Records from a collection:
-- -- --

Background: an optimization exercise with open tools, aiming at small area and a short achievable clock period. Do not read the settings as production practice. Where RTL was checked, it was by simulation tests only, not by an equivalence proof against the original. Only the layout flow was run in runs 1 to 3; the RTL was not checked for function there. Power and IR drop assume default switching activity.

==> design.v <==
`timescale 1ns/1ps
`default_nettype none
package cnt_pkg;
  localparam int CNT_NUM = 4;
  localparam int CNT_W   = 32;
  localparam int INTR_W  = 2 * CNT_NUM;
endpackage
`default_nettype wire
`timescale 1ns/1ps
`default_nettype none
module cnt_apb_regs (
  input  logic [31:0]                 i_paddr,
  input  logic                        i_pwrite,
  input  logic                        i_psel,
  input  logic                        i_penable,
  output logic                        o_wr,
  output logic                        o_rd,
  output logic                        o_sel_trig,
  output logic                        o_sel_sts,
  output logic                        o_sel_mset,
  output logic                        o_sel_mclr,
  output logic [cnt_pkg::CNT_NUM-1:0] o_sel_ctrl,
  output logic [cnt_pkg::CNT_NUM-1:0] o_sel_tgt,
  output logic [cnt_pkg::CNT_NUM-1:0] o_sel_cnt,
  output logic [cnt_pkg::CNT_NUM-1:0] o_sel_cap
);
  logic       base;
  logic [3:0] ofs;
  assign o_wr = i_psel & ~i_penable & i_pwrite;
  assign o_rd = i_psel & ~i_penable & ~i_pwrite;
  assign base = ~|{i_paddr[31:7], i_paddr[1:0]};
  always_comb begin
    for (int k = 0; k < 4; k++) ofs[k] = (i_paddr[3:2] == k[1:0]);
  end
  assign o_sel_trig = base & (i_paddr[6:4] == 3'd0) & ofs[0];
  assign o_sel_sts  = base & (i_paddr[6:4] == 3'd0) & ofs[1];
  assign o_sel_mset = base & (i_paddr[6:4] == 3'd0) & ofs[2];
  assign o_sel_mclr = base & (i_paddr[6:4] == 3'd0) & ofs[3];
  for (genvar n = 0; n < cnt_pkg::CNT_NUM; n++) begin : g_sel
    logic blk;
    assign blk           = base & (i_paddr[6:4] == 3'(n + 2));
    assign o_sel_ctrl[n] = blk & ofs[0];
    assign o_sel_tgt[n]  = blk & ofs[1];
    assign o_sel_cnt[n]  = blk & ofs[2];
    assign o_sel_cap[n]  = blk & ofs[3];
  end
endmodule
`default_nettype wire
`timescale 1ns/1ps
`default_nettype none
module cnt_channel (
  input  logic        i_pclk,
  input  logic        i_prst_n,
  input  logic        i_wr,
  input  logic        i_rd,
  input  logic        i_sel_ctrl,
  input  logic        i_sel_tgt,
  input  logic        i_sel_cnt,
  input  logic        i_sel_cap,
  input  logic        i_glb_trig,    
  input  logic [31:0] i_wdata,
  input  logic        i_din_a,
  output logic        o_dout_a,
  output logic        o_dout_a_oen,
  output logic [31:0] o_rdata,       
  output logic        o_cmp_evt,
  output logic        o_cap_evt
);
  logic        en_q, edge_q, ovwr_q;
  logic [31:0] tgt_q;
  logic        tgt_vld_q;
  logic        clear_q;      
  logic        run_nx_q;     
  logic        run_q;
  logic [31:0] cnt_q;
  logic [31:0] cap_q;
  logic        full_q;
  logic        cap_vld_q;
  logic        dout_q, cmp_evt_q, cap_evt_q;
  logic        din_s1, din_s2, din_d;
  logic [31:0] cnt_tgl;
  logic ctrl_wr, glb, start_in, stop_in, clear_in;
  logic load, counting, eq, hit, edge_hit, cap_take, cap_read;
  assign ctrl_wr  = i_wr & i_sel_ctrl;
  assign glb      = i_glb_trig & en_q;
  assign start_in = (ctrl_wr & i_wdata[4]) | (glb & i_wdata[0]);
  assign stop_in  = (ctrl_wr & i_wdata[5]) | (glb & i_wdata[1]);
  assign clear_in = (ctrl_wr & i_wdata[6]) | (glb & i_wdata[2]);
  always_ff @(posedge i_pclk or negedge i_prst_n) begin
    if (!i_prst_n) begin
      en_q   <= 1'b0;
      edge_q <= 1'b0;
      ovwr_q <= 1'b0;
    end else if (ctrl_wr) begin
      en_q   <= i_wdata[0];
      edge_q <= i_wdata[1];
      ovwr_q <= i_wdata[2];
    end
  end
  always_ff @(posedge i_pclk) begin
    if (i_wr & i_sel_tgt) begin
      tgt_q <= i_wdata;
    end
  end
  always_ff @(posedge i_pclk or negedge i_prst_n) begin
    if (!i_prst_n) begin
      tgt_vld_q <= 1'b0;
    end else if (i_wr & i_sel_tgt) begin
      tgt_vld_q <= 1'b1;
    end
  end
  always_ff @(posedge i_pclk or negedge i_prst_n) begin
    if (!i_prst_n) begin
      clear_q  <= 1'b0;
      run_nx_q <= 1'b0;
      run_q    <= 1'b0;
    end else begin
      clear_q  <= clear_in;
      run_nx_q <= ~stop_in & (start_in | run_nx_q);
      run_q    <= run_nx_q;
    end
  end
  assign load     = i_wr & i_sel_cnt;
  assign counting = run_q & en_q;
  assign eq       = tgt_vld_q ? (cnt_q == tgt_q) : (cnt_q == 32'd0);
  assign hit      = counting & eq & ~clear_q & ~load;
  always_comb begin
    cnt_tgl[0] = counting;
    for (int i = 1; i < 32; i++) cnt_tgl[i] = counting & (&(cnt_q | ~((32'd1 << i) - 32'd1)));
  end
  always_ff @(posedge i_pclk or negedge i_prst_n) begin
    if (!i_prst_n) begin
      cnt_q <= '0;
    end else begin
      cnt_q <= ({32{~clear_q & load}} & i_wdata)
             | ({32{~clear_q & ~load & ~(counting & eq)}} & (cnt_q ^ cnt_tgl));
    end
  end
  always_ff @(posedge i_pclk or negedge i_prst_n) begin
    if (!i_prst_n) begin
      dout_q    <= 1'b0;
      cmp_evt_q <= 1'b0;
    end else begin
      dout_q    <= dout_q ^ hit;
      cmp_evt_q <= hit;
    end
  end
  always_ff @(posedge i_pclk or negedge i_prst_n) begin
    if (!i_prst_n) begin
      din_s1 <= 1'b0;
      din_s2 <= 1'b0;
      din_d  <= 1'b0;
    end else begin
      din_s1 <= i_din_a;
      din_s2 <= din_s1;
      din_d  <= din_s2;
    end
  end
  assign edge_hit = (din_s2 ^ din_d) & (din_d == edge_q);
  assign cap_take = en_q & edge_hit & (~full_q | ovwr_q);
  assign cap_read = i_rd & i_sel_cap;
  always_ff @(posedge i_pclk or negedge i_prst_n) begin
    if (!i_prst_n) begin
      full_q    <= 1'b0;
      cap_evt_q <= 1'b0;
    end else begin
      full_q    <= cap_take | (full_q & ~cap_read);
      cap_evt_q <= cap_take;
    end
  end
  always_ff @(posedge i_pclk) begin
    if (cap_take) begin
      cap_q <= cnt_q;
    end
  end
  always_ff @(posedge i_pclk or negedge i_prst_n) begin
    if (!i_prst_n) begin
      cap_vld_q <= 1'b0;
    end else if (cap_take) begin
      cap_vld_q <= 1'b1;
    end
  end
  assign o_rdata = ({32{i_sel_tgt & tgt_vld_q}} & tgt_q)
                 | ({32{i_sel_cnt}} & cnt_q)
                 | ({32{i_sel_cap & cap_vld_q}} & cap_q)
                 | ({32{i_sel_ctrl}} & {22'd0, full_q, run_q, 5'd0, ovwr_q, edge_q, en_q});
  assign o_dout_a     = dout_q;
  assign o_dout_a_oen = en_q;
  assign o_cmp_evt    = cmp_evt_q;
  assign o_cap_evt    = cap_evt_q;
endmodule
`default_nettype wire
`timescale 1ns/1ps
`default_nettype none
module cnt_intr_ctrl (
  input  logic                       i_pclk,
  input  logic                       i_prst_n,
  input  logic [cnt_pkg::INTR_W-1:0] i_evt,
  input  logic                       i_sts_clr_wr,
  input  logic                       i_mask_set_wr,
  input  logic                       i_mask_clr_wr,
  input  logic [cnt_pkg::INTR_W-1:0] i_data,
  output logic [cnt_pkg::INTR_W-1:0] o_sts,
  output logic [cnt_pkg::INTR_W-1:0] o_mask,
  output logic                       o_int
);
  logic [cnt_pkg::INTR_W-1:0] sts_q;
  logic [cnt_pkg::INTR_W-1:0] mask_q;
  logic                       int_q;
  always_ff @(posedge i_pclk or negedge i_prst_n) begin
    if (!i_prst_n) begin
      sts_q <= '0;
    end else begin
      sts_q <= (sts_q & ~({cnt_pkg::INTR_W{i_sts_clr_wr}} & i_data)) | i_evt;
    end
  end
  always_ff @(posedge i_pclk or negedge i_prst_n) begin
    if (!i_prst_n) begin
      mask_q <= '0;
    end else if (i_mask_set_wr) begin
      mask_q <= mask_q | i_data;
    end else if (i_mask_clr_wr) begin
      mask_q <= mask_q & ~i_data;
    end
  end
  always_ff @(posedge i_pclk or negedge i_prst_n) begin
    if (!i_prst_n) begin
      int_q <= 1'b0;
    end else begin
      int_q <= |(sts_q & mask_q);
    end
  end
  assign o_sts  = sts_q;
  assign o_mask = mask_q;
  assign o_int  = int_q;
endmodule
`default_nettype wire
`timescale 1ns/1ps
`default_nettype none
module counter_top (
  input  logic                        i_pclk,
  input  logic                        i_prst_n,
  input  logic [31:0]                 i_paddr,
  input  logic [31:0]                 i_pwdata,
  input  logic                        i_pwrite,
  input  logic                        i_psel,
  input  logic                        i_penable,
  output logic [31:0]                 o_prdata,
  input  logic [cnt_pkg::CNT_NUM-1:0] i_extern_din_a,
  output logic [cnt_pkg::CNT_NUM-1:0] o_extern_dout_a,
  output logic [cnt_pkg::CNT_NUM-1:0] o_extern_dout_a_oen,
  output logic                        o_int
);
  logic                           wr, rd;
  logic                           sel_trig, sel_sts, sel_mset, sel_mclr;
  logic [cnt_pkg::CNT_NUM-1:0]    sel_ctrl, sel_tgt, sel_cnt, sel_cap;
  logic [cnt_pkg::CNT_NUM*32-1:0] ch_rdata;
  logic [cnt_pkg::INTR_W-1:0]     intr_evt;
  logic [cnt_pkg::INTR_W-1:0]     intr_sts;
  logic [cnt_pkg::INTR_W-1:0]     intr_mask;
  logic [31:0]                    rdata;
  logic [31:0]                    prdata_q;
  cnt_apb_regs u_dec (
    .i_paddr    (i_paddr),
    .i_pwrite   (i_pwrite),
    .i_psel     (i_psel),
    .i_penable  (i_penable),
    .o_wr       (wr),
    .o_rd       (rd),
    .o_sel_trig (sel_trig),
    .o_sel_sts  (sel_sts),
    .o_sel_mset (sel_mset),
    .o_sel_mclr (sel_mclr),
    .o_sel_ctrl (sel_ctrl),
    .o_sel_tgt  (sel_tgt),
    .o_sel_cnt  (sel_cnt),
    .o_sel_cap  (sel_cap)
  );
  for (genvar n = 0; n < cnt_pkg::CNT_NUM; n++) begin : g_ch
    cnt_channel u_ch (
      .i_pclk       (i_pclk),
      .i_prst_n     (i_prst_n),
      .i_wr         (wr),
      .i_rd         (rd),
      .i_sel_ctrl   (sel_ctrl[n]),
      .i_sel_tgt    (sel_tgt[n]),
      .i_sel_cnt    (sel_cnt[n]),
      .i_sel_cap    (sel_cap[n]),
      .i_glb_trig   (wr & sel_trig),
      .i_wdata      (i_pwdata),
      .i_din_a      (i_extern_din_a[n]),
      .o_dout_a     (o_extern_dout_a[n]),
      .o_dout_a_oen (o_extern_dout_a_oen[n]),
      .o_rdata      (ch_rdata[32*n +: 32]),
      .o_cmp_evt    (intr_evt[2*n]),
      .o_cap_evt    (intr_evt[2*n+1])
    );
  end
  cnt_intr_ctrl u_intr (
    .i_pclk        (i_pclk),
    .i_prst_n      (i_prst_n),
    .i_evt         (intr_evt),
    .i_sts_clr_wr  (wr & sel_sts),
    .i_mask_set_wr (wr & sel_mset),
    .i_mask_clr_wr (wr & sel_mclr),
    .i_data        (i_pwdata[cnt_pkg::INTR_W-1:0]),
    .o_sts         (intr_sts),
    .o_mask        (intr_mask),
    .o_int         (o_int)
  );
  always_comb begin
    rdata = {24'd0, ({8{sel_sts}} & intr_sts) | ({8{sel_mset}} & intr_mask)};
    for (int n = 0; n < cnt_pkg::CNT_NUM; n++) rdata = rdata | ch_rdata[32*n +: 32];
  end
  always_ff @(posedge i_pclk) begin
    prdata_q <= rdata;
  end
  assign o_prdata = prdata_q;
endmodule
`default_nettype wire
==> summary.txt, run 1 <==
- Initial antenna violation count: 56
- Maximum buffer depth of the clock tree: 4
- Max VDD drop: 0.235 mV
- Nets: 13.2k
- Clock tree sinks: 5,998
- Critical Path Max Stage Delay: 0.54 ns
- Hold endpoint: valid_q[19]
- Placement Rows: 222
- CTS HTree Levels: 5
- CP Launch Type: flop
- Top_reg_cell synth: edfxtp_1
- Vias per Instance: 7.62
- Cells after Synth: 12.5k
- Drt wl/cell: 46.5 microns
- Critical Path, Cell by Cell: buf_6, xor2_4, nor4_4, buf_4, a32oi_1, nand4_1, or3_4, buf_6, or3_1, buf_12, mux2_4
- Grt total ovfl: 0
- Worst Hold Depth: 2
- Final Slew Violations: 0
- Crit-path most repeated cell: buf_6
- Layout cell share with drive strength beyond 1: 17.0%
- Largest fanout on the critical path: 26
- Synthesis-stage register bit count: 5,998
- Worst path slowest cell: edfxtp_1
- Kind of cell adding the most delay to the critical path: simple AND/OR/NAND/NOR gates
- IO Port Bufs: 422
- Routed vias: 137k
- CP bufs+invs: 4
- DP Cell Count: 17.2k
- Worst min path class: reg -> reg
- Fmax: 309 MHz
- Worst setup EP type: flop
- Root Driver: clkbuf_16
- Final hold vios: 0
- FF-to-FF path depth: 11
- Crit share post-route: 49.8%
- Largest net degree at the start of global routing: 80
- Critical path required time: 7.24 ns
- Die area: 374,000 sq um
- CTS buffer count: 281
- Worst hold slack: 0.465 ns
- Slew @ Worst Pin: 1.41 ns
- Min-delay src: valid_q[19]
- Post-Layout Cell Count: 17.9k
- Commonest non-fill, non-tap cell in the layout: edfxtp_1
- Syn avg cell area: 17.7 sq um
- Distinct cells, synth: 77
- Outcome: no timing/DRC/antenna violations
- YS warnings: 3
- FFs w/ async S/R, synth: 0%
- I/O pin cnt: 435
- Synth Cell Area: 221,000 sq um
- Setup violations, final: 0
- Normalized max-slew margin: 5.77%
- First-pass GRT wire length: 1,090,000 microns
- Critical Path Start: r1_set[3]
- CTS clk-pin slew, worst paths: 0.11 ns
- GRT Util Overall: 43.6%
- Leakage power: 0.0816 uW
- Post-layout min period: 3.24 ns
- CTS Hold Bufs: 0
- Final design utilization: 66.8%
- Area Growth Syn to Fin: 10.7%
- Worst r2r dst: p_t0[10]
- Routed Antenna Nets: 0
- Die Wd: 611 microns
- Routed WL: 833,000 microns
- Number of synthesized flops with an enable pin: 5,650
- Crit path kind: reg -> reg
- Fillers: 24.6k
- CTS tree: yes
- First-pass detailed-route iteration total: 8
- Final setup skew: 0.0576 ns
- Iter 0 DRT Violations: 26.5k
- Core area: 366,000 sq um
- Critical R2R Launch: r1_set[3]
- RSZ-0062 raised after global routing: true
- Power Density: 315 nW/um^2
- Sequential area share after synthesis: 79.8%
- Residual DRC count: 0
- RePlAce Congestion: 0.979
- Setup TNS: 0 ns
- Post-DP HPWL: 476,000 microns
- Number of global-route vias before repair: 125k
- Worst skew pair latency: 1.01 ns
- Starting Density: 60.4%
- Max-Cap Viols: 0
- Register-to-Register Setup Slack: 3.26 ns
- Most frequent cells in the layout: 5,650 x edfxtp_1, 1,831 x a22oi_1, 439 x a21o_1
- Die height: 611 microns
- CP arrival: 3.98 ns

-- -- --

= The task =
Retype only the stretch of lines above starting at the one with "- Post-layout min period: 3.24 ns" and stopping at the one with "- Critical R2R Launch: r1_set[3]", exactly as written, with both kept.

= Exercise output =
- Post-layout min period: 3.24 ns
- CTS Hold Bufs: 0
- Final design utilization: 66.8%
- Area Growth Syn to Fin: 10.7%
- Worst r2r dst: p_t0[10]
- Routed Antenna Nets: 0
- Die Wd: 611 microns
- Routed WL: 833,000 microns
- Number of synthesized flops with an enable pin: 5,650
- Crit path kind: reg -> reg
- Fillers: 24.6k
- CTS tree: yes
- First-pass detailed-route iteration total: 8
- Final setup skew: 0.0576 ns
- Iter 0 DRT Violations: 26.5k
- Core area: 366,000 sq um
- Critical R2R Launch: r1_set[3]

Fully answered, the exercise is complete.